Pero luego pensé que era sólo por su sed de fama, que creció al no ser satisfecha. Dejó su puesto docente y construyó un laboratorio propio en las inmediaciones de la ciudad, donde —según decía— dispondría de un terreno barato y aislado.
El dinero no constituía un problema. En esa especialidad, el Gobierno era generoso con las subvenciones y siempre se conseguían. Además, él hacía uso de nuestro propio dinero sin reserva ninguna.
Yo trataba de respaldarlo.
—Pero no es necesario, Lancelot —le decía—. No tenemos problemas económicos. Ellos no te niegan un puesto en la universidad. Yo sólo quiero hijos y una vida normal.
Pero lo consumía una llama que lo cegaba para todo lo demás. Se volvió furiosamente hacia mí.
—Hay algo que debe venir primero. El mundo de la ciencia tiene que reconocerme por lo que soy, por un…, por un gran investigador.
En esa época, aún vacilaba al aplicarse la palabra genio.
Fue en balde. La suerte se ensañaba con él. Su laboratorio era un hervidero de actividad, y Lancelot contrataba ayudantes con sueldos estupendos y se deslomaba trabajando, pero no obtenía resultados.
Yo seguía esperando que desistiera, que regresara a la ciudad y nos permitiera llevar una vida normal y apacible. Lo esperaba, pero cada vez que él estaba a punto de admitir la derrota surgía una nueva batalla, un nuevo intento de asaltar los bastiones de la fama. En cada ocasión, acometía con esperanzas renovadas y caía víctima de la desesperación.
Y siempre se desquitaba conmigo, pues si el mundo lo maltrataba podía desahogarse maltratándome a mí. No soy una persona valiente, pero empecé a pensar que debía abandonarlo.
Y, sin embargo…
Era evidente que durante el último año se había estado preparando para otra batalla. Una más, pensé. Había en él algo más intenso, más crispado que antes. El modo en que murmuraba a solas y se reía por nada, o las veces que se pasaba días sin comer y noches sin dormir. Incluso se acostumbró a guardar apuntes del laboratorio en una caja de caudales del dormitorio, como si recelara de sus propios ayudantes.

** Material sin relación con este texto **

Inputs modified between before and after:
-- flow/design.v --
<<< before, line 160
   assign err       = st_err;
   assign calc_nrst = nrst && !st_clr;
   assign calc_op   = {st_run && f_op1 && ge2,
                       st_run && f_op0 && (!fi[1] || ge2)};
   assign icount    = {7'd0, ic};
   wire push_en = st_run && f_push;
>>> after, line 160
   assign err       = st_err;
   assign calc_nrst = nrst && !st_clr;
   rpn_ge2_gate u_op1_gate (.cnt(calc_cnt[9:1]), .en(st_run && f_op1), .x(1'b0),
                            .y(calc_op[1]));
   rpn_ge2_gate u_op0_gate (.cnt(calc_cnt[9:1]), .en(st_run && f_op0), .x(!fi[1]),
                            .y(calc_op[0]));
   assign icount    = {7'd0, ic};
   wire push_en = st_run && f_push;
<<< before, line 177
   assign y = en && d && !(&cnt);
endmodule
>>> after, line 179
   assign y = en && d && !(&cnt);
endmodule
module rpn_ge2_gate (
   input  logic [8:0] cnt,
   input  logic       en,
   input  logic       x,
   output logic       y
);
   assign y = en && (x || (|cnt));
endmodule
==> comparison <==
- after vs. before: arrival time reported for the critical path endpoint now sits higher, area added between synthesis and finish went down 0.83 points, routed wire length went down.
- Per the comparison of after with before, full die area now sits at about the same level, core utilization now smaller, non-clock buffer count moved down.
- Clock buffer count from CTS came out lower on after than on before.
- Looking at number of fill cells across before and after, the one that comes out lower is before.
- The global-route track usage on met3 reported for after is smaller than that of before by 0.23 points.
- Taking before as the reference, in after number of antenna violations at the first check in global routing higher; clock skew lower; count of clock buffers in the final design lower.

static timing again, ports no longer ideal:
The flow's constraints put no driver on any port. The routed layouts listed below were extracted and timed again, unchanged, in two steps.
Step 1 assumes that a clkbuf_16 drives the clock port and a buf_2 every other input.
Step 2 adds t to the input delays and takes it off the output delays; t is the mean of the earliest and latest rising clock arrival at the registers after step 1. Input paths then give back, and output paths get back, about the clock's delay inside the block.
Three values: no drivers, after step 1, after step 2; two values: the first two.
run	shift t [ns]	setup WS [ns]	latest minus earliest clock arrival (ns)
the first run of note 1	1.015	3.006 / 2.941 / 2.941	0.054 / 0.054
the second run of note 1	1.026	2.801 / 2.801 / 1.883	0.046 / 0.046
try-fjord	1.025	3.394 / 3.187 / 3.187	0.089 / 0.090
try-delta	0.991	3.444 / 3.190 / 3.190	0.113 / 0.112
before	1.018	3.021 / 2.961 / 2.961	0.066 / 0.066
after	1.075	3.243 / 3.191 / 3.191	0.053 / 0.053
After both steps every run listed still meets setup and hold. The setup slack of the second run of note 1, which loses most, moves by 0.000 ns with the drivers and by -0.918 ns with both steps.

Yo tenía la fatalista certeza de que ese intento también fracasaría. Y si fracasaba a su edad tendría que reconocer que su última oportunidad había pasado. Tendría que desistir.
Así que decidí aguardar, armándome de paciencia.
Pero la lectura de aquella necrológica durante el desayuno fue una especie de sacudida.
Una vez, en una ocasión similar anterior, yo comenté que al menos él podría contar con un cierto grado de reconocimiento en su nota necrológica.
Supongo que no fue un comentario muy inteligente, pero mis comentarios nunca lo son. No fue más que un intento de bromear para arrancarlo de una creciente depresión que, como yo sabía por experiencia, lo volvería insoportable.
Y tal vez hubiera en mi comentario un poco de despecho inconsciente. Francamente, no lo sé.
De cualquier modo, se giró impetuosamente hacia mí y, temblándole todo el cuerpo y uniendo sus oscuras cejas sobre los ojos hundidos, me gritó con estridencia:
—¡Pero jamás leeré mi necrológica! ¡Me privarán hasta de eso!
Y me escupió. Me escupió deliberadamente.
Me fui corriendo a mi dormitorio.
Nunca se disculpó, pero tras unos días de evitarlo por completo continuamos nuestra fría existencia como de costumbre. Ninguno de los dos hizo referencia alguna al incidente.
Y ahora otra necrológica.
Sentada a la mesa del desayuno, comprendí que para él era la gota que colmaba el vaso, la culminación de su prolongado fracaso.